Endless meetings with senior members of the family, friends and old acquaintances of my father's were my daily routine. Everyone came to renew their allegiance and try to talk me out of leaving my position. I felt cornered, like I couldn't breathe, like everyone had a say in my life except for me. My father was glad that so many members stayed loyal to us and were willing to help us with punishing the traitors. I was grateful for all the help and support too. Even if I had made my decision to resign, I was happy to see that people thought so highly of me and my work the past four years.

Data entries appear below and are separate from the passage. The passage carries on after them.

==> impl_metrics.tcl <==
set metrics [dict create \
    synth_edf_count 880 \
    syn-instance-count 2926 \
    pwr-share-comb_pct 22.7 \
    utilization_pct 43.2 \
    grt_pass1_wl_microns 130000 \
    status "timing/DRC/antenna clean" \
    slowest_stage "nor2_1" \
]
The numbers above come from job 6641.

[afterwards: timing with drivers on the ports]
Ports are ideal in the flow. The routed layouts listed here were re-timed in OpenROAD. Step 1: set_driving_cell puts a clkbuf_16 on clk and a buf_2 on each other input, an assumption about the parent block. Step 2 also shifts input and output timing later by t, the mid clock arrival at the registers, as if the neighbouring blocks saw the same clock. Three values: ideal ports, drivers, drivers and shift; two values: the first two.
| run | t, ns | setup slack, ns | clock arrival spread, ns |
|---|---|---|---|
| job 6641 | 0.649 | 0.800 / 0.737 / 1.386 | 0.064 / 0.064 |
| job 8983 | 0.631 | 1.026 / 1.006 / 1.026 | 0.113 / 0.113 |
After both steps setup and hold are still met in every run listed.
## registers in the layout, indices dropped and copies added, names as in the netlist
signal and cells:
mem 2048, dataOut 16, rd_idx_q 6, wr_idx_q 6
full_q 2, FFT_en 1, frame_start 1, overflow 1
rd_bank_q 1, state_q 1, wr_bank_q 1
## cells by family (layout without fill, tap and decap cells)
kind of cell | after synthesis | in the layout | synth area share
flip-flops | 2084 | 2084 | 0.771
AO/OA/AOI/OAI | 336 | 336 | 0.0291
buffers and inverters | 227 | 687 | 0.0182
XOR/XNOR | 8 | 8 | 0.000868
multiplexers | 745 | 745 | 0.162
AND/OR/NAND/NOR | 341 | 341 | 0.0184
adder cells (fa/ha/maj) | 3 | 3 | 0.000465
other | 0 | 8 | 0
What follows belongs to an exercise in optimizing a design on an open flow for small area, a short achievable clock period and few clock cycles per item; a production flow would make more cautious choices. At most, simulation tests tie the RTL to the original design; equivalence was not proved. Power figures rest on the tool's default switching activity, not on a simulated workload.

==> flow/design.v (excerpt) <==
module sorted_priority_queue_unit (
    input  logic               i_clk,
    input  logic               i_rst_n,
    input  logic               i_in_valid,
    output logic               o_in_stall,
    input  logic               i_req_type,
    input  logic signed [31:0] i_value,
    output logic               o_out_valid,
    input  logic               i_out_stall,
    output logic [1:0]         o_status,
    output logic signed [31:0] o_removed_value,
    output logic signed [31:0] o_head_value,
    output logic               o_head_valid,
    output logic [4:0]         o_entry_count,
    output logic               o_is_full,
    output logic               o_is_empty
);
    logic a_load, a_from_b, b_load, s2_load, s2_valid, commit;
    spq_ctrl u_ctrl (
        .i_clk       (i_clk),
        .i_rst_n     (i_rst_n),
        .i_in_valid  (i_in_valid),
        .o_in_stall  (o_in_stall),
        .i_out_stall (i_out_stall),
        .o_out_valid (o_out_valid),
        .o_a_load    (a_load),
        .o_a_from_b  (a_from_b),
        .o_b_load    (b_load),
        .o_s2_load   (s2_load),
        .o_s2_valid  (s2_valid),
        .o_commit    (commit)
    );
    spq_datapath u_datapath (
        .i_clk           (i_clk),
        .i_rst_n         (i_rst_n),
        .i_req_type      (i_req_type),
        .i_value         (i_value),
  ...
For scale: roughly 3100 cells after synthesis, about 690 flip-flops, roughly 110 I/O pins, ~38000 um2 of cells after synthesis.
==> module spq_datapath, before the edit <==
module spq_datapath (
    input  logic                        i_clk,
    input  logic                        i_rst_n,
    input  logic                        i_req_type,
    input  logic signed [DATA_W-1:0]    i_value,
    input  logic                        i_a_load,
    input  logic                        i_a_from_b,
    input  logic                        i_b_load,
    input  logic                        i_s2_load,
    input  logic                        i_s2_valid,
    input  logic                        i_commit,
    output logic [1:0]                  o_status,
    output logic signed [DATA_W-1:0]    o_removed_value,
    output logic signed [DATA_W-1:0]    o_head_value,
    output logic                        o_head_valid,
    output logic [4:0]                  o_entry_count,
    output logic                        o_is_full,
    output logic                        o_is_empty
);
    logic                     r_ta, r_tb, r_t2;
    logic [DATA_W-1:0]        r_xa, r_xb, r_x2;
    logic [DATA_W-1:0]        r_xan;     
    logic [CAPACITY-1:0]      r_av2;     
    logic                     r_up2;     
    logic                     r_dn2;     
    logic                     r_ins2;    
    logic                     r_rem2;    
    logic [DATA_W-1:0]        r_entry [CAPACITY];
    logic [CAPACITY-1:0]      r_val;     
    logic [1:0]               r_status;
    logic signed [DATA_W-1:0] r_removed;
    logic [4:0]               r_count;
    logic                     r_empty;   
    logic                     full, nonempty, ins_ok, rem_ok;
    logic [CAPACITY-1:0]      av;
    logic                     b;
    logic [CAPACITY-1:0]      g;
    logic [CAPACITY-1:0]      n_val;
    function automatic logic [4:0] therm_count(input logic [CAPACITY-1:0] v);
        therm_count[4] = v[15];
        therm_count[3] = v[7] & ~v[15];
        therm_count[2] = (v[3] & ~v[7]) | (v[11] & ~v[15]);
        therm_count[1] = (v[1] & ~v[3]) | (v[5] & ~v[7]) | (v[9] & ~v[11]) | (v[13] & ~v[15]);
        therm_count[0] = (v[0] & ~v[1]) | (v[2] & ~v[3]) | (v[4] & ~v[5]) | (v[6] & ~v[7])
                       | (v[8] & ~v[9]) | (v[10] & ~v[11]) | (v[12] & ~v[13]) | (v[14] & ~v[15]);
    endfunction
    assign full     = r_val[CAPACITY-1];
    assign nonempty = r_val[0];
    assign ins_ok   = i_s2_valid && r_ins2;
    assign rem_ok   = i_s2_valid && r_rem2;
    always_ff @(posedge i_clk) begin
        if (i_b_load) begin
            r_tb <= i_req_type;
            r_xb <= i_value;
        end
        if (i_a_load) begin
            r_ta <= i_a_from_b ? r_tb : i_req_type;
            r_xa <= i_a_from_b ? r_xb : i_value;
        end
    end
    spq_not #(.W(DATA_W)) u_xan (.i_a(r_xa), .o_y(r_xan));
    logic [CAPACITY-1:0] ge_e;
    logic                ge_b;
    for (genvar k = 0; k < CAPACITY; k++) begin : g_cmp
        if (k % 2 == 1) begin : g_odd
            spq_ge_nr #(.W(DATA_W)) u_ge (.i_r(r_entry[k]), .i_x(r_xa), .o_ge(ge_e[k]));
        end else begin : g_even
            spq_ge_an #(.W(DATA_W)) u_ge (.i_a(r_entry[k]), .i_nb(r_xan), .o_ge(ge_e[k]));
        end
    end
    spq_ge_an #(.W(DATA_W)) u_ge_b (.i_a(r_x2), .i_nb(r_xan), .o_ge(ge_b));
    assign av = r_val & ge_e;
    always_ff @(posedge i_clk) begin
        if (i_s2_load) begin
            r_t2   <= r_ta;
            r_x2   <= r_xa;
            r_av2  <= av;
            r_up2  <= ins_ok && ge_b;
            r_dn2  <= rem_ok;
            r_ins2 <= (r_ta == REQ_INSERT) && !(i_commit ? n_val[CAPACITY-1] : full);
            r_rem2 <= (r_ta == REQ_REMOVE) && (i_commit ? n_val[0] : nonempty);
        end
    end
    always_comb begin
        for (int k = 0; k < CAPACITY; k++) begin
            if (r_up2) begin
                g[k] = (k == 0) ? 1'b1 : r_av2[(k == 0) ? 0 : k - 1];
            end else if (r_dn2) begin
                g[k] = (k == CAPACITY - 1) ? 1'b0 : r_av2[(k == CAPACITY - 1) ? k : k + 1];
            end else begin
                g[k] = r_av2[k];
            end
        end
    end
    always_comb begin
        n_val = r_val;
        if (ins_ok) begin
            n_val = {r_val[CAPACITY-2:0], 1'b1};
        end else if (rem_ok) begin
            n_val = {1'b0, r_val[CAPACITY-1:1]};
        end
    end
    logic [CAPACITY-1:0] en, s_prev, s_x, s_next;
    always_comb begin
        for (int k = 0; k < CAPACITY; k++) begin
            s_x[k]    = ins_ok && !g[k] && ((k == 0) || g[(k == 0) ? 0 : k - 1]);
            s_prev[k] = ins_ok && !g[k] && (k != 0) && !g[(k == 0) ? 0 : k - 1];
            s_next[k] = rem_ok && (k != CAPACITY - 1);
            en[k]     = i_commit && ((ins_ok && !g[k]) || s_next[k]);
        end
    end
    always_ff @(posedge i_clk) begin
        if (!i_rst_n) begin
            r_entry[0] <= '0;
        end else if (en[0]) begin
            r_entry[0] <= ({DATA_W{s_x[0]}} & r_x2)
                        | ({DATA_W{s_next[0] && r_val[1]}} & ~r_entry[1]);
        end
    end
    logic [DATA_W-1:0] d_entry [CAPACITY];
    assign d_entry[0] = '0;
    logic [DATA_W-1:0] x2n;
    spq_not #(.W(DATA_W)) u_x2n (.i_a(r_x2), .o_y(x2n));
    for (genvar k = 1; k < CAPACITY; k++) begin : g_row
        logic [DATA_W-1:0] x_pol;
        assign x_pol = (k % 2 == 1) ? r_x2 : x2n;
        spq_aoi_row #(.W(DATA_W)) u_row (
            .i_sa (s_prev[k]),
            .i_a  (r_entry[k - 1]),
            .i_sb (s_x[k]),
            .i_b  (x_pol),
            .i_sc (s_next[k]),
            .i_c  (r_entry[(k == CAPACITY - 1) ? k : k + 1]),
            .o_y  (d_entry[k])
        );
    end
    always_ff @(posedge i_clk) begin
        for (int k = 1; k < CAPACITY; k++) begin
            if (en[k]) begin
                r_entry[k] <= d_entry[k];
            end
        end
    end
    always_ff @(posedge i_clk) begin
        if (i_commit) begin
            r_status  <= (r_t2 == REQ_INSERT) ? (full ? STAT_FULL : STAT_DONE)
                                              : (nonempty ? STAT_DONE : STAT_EMPTY);
            r_removed <= (r_t2 == REQ_REMOVE) ? r_entry[0] : '0;
        end
    end
    always_ff @(posedge i_clk) begin
        if (!i_rst_n) begin
            r_val   <= '0;
            r_count <= '0;
            r_empty <= 1'b1;
        end else if (i_commit) begin
            r_val   <= n_val;
            r_count <= therm_count(n_val);
            r_empty <= !n_val[0];
        end
    end
    assign o_status        = r_status;
    assign o_removed_value = r_removed;
    assign o_head_valid    = r_val[0];
    assign o_head_value    = r_entry[0];
    assign o_is_full       = r_val[CAPACITY-1];
    assign o_is_empty      = r_empty;
    assign o_entry_count   = r_count;
endmodule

Week after week, I felt the dream of moving to Texas fading. It seemed as if there was no way out for me, not because I didn't want it but because I couldn't leave all those people believing in me hanging. Even my father seemed a little sad with how things had turned out for me. Had he actually accepted my previous decision? Did he think that I could have a different future? Either way, it was the first time we came closer as father and son, maybe the only time in my adult life that I got to see his soft, kind side I was used to as a child.

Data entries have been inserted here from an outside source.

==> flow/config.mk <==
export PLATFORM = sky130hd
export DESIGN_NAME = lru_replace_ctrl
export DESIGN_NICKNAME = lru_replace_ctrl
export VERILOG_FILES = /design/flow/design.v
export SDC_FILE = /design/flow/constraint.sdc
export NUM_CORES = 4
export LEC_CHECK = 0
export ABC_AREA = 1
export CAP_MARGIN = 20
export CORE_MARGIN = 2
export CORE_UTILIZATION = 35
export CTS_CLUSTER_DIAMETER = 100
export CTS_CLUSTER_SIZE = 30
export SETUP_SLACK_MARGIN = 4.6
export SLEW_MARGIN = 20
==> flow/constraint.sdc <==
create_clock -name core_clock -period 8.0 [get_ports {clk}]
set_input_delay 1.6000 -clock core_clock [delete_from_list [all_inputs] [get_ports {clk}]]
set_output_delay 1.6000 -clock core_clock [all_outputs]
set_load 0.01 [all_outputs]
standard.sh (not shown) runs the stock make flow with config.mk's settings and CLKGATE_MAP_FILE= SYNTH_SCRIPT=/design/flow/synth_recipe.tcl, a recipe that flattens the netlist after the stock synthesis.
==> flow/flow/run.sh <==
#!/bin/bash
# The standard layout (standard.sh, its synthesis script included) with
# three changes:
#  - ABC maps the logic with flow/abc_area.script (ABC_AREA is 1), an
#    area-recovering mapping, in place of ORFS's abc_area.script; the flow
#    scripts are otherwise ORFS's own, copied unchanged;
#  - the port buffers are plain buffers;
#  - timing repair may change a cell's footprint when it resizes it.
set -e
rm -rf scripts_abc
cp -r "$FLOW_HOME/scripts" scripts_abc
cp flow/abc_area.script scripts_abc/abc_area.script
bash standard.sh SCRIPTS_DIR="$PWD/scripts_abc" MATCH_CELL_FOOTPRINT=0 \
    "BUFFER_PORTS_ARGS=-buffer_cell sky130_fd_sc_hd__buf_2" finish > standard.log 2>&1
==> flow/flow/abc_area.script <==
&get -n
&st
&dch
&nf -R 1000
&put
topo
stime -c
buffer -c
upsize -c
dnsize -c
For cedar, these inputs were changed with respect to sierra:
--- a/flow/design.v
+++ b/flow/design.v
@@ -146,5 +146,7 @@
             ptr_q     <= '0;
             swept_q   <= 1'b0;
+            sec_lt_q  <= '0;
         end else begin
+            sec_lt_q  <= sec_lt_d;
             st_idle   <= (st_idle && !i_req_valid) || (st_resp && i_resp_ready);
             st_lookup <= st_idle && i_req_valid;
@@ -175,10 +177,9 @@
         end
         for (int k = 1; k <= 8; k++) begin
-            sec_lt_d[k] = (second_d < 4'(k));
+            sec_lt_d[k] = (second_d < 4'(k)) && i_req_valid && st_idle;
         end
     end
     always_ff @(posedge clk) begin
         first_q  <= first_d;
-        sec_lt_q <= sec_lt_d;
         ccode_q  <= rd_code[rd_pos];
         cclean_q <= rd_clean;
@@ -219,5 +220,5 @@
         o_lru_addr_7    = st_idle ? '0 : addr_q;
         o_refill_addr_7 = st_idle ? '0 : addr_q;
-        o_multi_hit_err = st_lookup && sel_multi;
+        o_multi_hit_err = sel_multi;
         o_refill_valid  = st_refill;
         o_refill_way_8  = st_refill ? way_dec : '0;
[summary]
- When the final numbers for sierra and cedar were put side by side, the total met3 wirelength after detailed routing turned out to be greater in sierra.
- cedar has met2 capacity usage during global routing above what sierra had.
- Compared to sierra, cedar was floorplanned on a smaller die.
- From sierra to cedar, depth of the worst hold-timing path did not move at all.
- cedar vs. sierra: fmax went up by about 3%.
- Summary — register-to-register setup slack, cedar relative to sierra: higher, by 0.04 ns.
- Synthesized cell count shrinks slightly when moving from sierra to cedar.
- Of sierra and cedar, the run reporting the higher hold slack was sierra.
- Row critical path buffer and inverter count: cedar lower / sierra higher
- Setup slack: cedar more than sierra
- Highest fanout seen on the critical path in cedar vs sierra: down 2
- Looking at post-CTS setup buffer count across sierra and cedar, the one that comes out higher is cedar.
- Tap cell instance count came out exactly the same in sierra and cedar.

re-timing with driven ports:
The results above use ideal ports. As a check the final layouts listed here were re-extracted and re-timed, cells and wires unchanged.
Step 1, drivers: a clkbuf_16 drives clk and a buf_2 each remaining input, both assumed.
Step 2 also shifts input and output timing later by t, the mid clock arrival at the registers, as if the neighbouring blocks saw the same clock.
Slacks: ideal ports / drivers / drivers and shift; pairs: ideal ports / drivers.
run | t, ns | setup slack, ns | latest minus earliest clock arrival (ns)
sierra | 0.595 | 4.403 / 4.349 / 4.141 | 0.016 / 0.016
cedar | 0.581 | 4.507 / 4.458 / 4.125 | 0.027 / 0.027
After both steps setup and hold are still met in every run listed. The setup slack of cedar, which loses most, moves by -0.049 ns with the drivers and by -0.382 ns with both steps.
Context: an optimization exercise on an open-source flow, tuned for small area. The choices shown serve that exercise and are no tape-out recipe. Only simulation tests tie the RTL to the original design; equivalence was not proved. No activity file was given, so power comes from the tool's default toggle rates.

## v6
Design tsdc_top, start of the top module:
module tsdc_top
(
    input  logic        clk,
    input  logic        rst_n,
    input  logic        psel,
    input  logic        penable,
    input  logic        pwrite,
    input  logic [4:0]  paddr,
    input  logic [63:0] pwdata,
    output logic [63:0] prdata,
    output logic        pready,
    input  logic        src_valid,
    output logic        src_stall,
    input  logic [7:0]  src_data,
    input  logic        src_eos,
    output logic        res_valid,
    input  logic        res_stall,
    output logic [1:0]  res_type,
    output logic [63:0] res_sequence,
    output logic [31:0] res_kind,
    output logic [31:0] res_flags,
    output logic [34:0] res_size,
    output logic [7:0]  res_payload,
    output logic        res_last,
    output logic [3:0]  res_error
);
Size in the first run: ~1,500 cells after synthesis.
Settings: LEC_CHECK=0, CAP_MARGIN=20, CORE_MARGIN=2, CORE_UTILIZATION=40, SLEW_MARGIN=20; clock period 8.0 ns.
standard.sh (not shown) runs the stock make flow with config.mk's settings and CLKGATE_MAP_FILE= SYNTH_SCRIPT=/design/flow/synth_recipe.tcl, a recipe that flattens the netlist after the stock synthesis.
==> flow/flow/run.sh <==
#!/bin/bash
# The standard layout, with two changes: the port buffers are buf_1 cells
# instead of the resizer's default pick, and clock tree synthesis uses
# clkbuf_4 cells on small sink clusters without dummy loads. Each tool's
# output goes to a log file in this folder.
set -euo pipefail
export BUFFER_PORTS_ARGS="-buffer_cell sky130_fd_sc_hd__buf_1"
export CTS_ARGS="-sink_clustering_enable -repair_clock_nets -dont_use_dummy_load -buf_list sky130_fd_sc_hd__clkbuf_4 -sink_clustering_size 11 -sink_clustering_max_diameter 40"
bash standard.sh finish > standard.log 2>&1
Inputs modified between v6 and v7:
-- flow/design.v --
<<< v6, line 374
            ph   <= PH_FILE;
            idx  <= 5'd0;
            hseq <= 64'd0;
        end
        else
>>> v7, line 374
            ph   <= PH_FILE;
            idx  <= 5'd0;
        end
        else
<<< v6, line 390
            ph  <= ph_n;
            idx <= idx_n;
            if (head_ld && head_type_n == T_ERR)
                hseq <= 64'd0;
            else
                hseq <= hseq + {63'd0, head_ld && head_type_n == T_HDR};
        end
    end
    always_ff @(posedge clk)
>>> v7, line 389
            ph  <= ph_n;
            idx <= idx_n;
        end
    end
    always_ff @(posedge clk)
    begin
        if (ph == PH_FILE || (head_ld && head_type_n == T_ERR))
            hseq <= 64'd0;
        else
            hseq <= hseq + {63'd0, head_ld && head_type_n == T_HDR};
    end
    always_ff @(posedge clk)
==> comparison <==
v7 completed end to end with timing, DRC and antenna clean.
Looking at clock period minus final worst setup slack, v7 sits 0.52 ns lower than v6 does.
Per the comparison of v7 with v6, share of cell area taken by flip-flops and latches -1.3 points; post-synthesis simple-gate area fraction +1.3 points; met1 layer wirelength in the final routing -1.4%; maximum frequency +0.010 GHz; synthesized netlist cell count +32.
Changes observed in v7 relative to v6: fraction of area in clock buffers and inverters level, starting density of the core flat, worst hold slack ~0 delta.
In v7 the worst-case setup margin in the final layout turned out 0.52 ns higher than in v6.
This design comes from an exercise in tuning for small area and a short achievable clock period on the open sky130 flow, not from production work. RTL that was checked went through simulation tests only; none was proved equivalent to the original. Function not checked in runs 1 to 5: the RTL went through the layout flow alone. The flow treats the clock pin as an ideal source, which a real chip does not have. Power figures rest on the tool's default switching activity, not on a simulated workload.

==> flow/design.v <==
module mem_responder #(
   parameter int          DEPTH_WORDS = 64,
   parameter int          WAIT_CYCLES = 2,
   parameter logic [31:0] PASS_ADR    = 32'd84,
   parameter logic [31:0] PASS_DATA   = 32'd71,
   parameter logic [31:0] ALLOW_ADR   = 32'd80
) (
   input  logic        CLK,
   input  logic        Reset,
   input  logic        MemReq,
   input  logic        MemWrite,
   input  logic [31:0] DataAdr,
   input  logic [31:0] WriteData,
   input  logic [3:0]  ByteEn,
   output logic [31:0] ReadData,
   output logic        MemReady,
   output logic        Done,
   output logic        Pass
);
   localparam int NG = 8;                   
   localparam int NL = 8;                   
   logic s1, s2, resp;
   logic idle;
   assign idle = ~(s1 | s2 | resp);
   always_ff @(posedge CLK or posedge Reset) begin
      if (Reset) begin
         s1   <= 1'b0;
         s2   <= 1'b0;
         resp <= 1'b0;
      end else begin
         s1   <= idle & MemReq;
         s2   <= s1;
         resp <= s2;
      end
   end
   assign MemReady = resp;
   logic [NL-1:0] cap_lo;       
   logic [NG-1:0] cap_hi;       
   logic          cap_hi0;      
   logic [31:0]   cap_dat;
   logic [3:0]    cap_be;
   logic          cap_wr;
   logic unused_adr_lsb;
   assign unused_adr_lsb = ^DataAdr[1:0];
   always_ff @(posedge CLK) begin
      if (idle) begin
         for (int i = 0; i < NL; i++) cap_lo[i] <= (DataAdr[4:2] == 3'(i));
         for (int i = 0; i < NG; i++) cap_hi[i] <= (DataAdr[7:5] == 3'(i));
         cap_hi0 <= ~|DataAdr[31:8];
         cap_dat <= WriteData;
         cap_be  <= ByteEn;
         cap_wr  <= MemWrite;
      end
   end
   logic        mem_ph;
   logic [31:0] mem_q [DEPTH_WORDS];
   logic [31:0] col;
   logic        commit, commit_h;
   logic        st_commit;    
   always_ff @(posedge CLK) begin
      mem_ph <= ~mem_ph;
   end
   always_ff @(posedge CLK or posedge Reset) begin
      if (Reset) st_commit <= 1'b0;
      else       st_commit <= s2 & cap_wr;
   end
   assign commit   = st_commit;
   assign commit_h = resp & cap_wr;
   assign col      = cap_dat ^ {32{mem_ph}};
   for (genvar w = 0; w < DEPTH_WORDS; w++) begin : g_word
      logic        hit;
      logic [3:0]  wr_set;
      logic [3:0]  wr_hold;
      logic [31:0] nxt;
      assign hit     = cap_hi[w / NL] & cap_lo[w % NL];
      assign wr_set  =  ({4{commit   & hit}} & cap_be);
      assign wr_hold = ~({4{commit_h & hit}} & cap_be);
      for (genvar b = 0; b < 32; b++) begin : g_bit
         assign nxt[b] = ~((mem_q[w][b] | wr_set[b/8]) & (col[b] | wr_hold[b/8]));
      end
      always_ff @(posedge CLK) mem_q[w] <= nxt;
   end
   logic          rd_en;
   logic [NG-1:0] hi_rd;
   logic [31:0]   grp [NG];
   logic [31:0]   rd_mux;
   logic [31:0]   rd_q;
   assign rd_en = s2 & ~cap_wr;
   assign hi_rd = cap_hi & {NG{rd_en}};
   always_comb begin
      for (int g = 0; g < NG; g++) begin
         grp[g] = '0;
         for (int l = 0; l < NL; l++)
            grp[g] = grp[g] | (mem_q[g*NL + l] & {32{cap_lo[l]}});
      end
      rd_mux = '0;
      for (int g = 0; g < NG; g++)
         rd_mux = rd_mux | (grp[g] & {32{hi_rd[g]}});
   end
   always_ff @(posedge CLK or posedge Reset) begin
      if (Reset) rd_q <= '0;
      else       rd_q <= rd_mux ^ {32{rd_en & mem_ph}};
   end
   assign ReadData = rd_q;
   logic done_q, pass_q;
   logic hit_pass, hit_allow;
   assign hit_pass  = cap_hi0 && cap_hi[PASS_ADR[7:5]] && cap_lo[PASS_ADR[4:2]]
                      && (cap_dat == PASS_DATA);
   assign hit_allow = cap_hi0 && cap_hi[ALLOW_ADR[7:5]] && cap_lo[ALLOW_ADR[4:2]];
   always_ff @(posedge CLK or posedge Reset) begin
      if (Reset) begin
         done_q <= 1'b0;
         pass_q <= 1'b0;
      end else if (commit && !done_q) begin
         if (hit_pass) begin
            done_q <= 1'b1;
            pass_q <= 1'b1;
         end else if (!hit_allow) begin
            done_q <= 1'b1;
            pass_q <= 1'b0;
         end
      end
   end
   assign Done = done_q;
   assign Pass = pass_q;
endmodule
This design comes from an exercise in tuning for small area, a short achievable clock period and few clock cycles per item on the open sky130 flow, not from production work. In this exercise RTL edits were held to simulation tests only and were not proved equivalent to the original.

### design.v
package lkdv_pkg;
	localparam int unsigned LKDV_MAX_NEIGHBOURS = 8;
	localparam int unsigned CNT_W      = 4;
	localparam int unsigned COORD_W    = 16;
	localparam int unsigned SQ_W       = 32;
	localparam int unsigned ROOT_W     = 16;
	localparam int unsigned DRIVE_W    = 15;
	localparam int unsigned QUO_W      = 15;
	localparam int unsigned PROD_W     = DRIVE_W + COORD_W;
	localparam int unsigned SQRT_STEPS = 16;
	localparam int unsigned DIV_STEPS  = 15;
	typedef enum logic {
		REG_REACH = 1'b0,
		REG_DRIVE = 1'b1
	} reg_idx_t;
	typedef struct packed {
		logic                       found;
		logic signed [COORD_W-1:0]  held_x;
		logic signed [COORD_W-1:0]  held_y;
		logic [CNT_W-1:0]           held_index;
		logic [SQ_W-1:0]            held_sq;
	} frame_t;
endpackage
module lkdv_csa (
	input  logic [31:0] a,
	input  logic [31:0] b,
	input  logic [31:0] c,
	output logic [31:0] s,
	output logic [31:0] k
);
	assign s = a ^ b ^ c;
	assign k = {(a[30:0] & b[30:0]) | (a[30:0] & c[30:0]) | (b[30:0] & c[30:0]), 1'b0};
endmodule
Source: an optimization exercise on an open RTL-to-GDS flow (aim: small area and a short achievable clock period). Production flows keep margins and buffers that such runs may drop. The RTL was checked by simulation tests, not by an equivalence proof against the original design. Power is estimated from default activity; no workload was simulated.

## flow/design.v (module list and top-level ports; edited modules follow where they fit)
// module apb_regs: 133 lines
// module fir_filter: 1863 lines
// module fa_add: 10 lines
// module ha_add: 9 lines
// module result_fifo: 96 lines
// module apb_acc_top: 77 lines
module apb_acc_top (
  input  wire logic         i_clk,
  input  wire logic         i_reset,
  input  wire logic [11:0]  i_paddr,
  input  wire logic [31:0]  i_pwdata,
  input  wire logic         i_pwrite,
  input  wire logic         i_psel,
  input  wire logic         i_penable,
  output logic      [31:0]  o_prdata,
  output logic              o_pready,
  output logic              o_pslverr
);
  // ...
==> flow/run.sh <==
#!/bin/bash
# synth_recipe.tcl (not shown) runs the flow's synth.tcl, then flattens the netlist and writes it again
# the make line also repeats each setting of config.mk as NAME=value (left out here)
make -C /OpenROAD-flow-scripts/flow DESIGN_CONFIG=/design/flow/config.mk WORK_HOME=/design/flow/orfs CLKGATE_MAP_FILE= SYNTH_SCRIPT=/design/flow/synth_recipe.tcl finish
==> flow/config.mk <==
export PLATFORM = sky130hd
export DESIGN_NAME = apb_acc_top
export DESIGN_NICKNAME = apb_acc_top
export VERILOG_FILES = /design/flow/design.v
export SDC_FILE = /design/flow/constraint.sdc
export NUM_CORES = 4
export LEC_CHECK = 0
export CAP_MARGIN = 20
export CORE_MARGIN = 2
export CORE_UTILIZATION = 40
export CTS_BUF_LIST = sky130_fd_sc_hd__clkbuf_4 sky130_fd_sc_hd__clkbuf_8
export SETUP_SLACK_MARGIN = 4.2
export SLEW_MARGIN = 20
export SYNTH_HIERARCHICAL = 1
export TNS_END_PERCENT = 20
==> flow/constraint.sdc <==
create_clock -name core_clock -period 7.0 [get_ports {i_clk}]
set_input_delay 1.4000 -clock core_clock [delete_from_list [all_inputs] [get_ports {i_clk}]]
set_output_delay 1.4000 -clock core_clock [all_outputs]
set_load 0.01 [all_outputs]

My mother kept calling me, asking me about Rose and why I was hiding her. I didn't know what to tell her, how to explain my behavior. I avoided seeing her as well because she was so good at reading me. But she was known for not giving up so easily. She came by the office one day, asking me to take her to lunch. Of course she wouldn't take no for an answer and the next thing I knew I was apologizing to her for being an idiot and hurting Rose's feelings. Damn she was good. She tried to persuade me that I was a fool to believe that Rose and I didn't belong together. She had seen it in her eyes that night at dinner. She knew that my Rose was the only one for me and I wish she was wrong. I didn't have the chance to talk much, she kept interrupting me telling me how wrong I was dealing with this and how much my behavior had hurt Rose. My excuses were unacceptable to her and she warned me that I would lose her if I didn't act quickly. That's the plan mom, let her see that I'm not worth it and realize that she is better off without me.

The highlight of this month was the most unexpected call I received yesterday morning, on my private line, one not many people know about. I was early at my office, already drowned in paperwork and moody from another sleepless night. On my second espresso, my phone rang and expecting it to be Rose, I hesitated before answering. I didn't know what to say. I hated the distance between us but I thought I was doing her a favor. I hoped I was right. When an unknown number appeared on my screen, I picked it up immediately.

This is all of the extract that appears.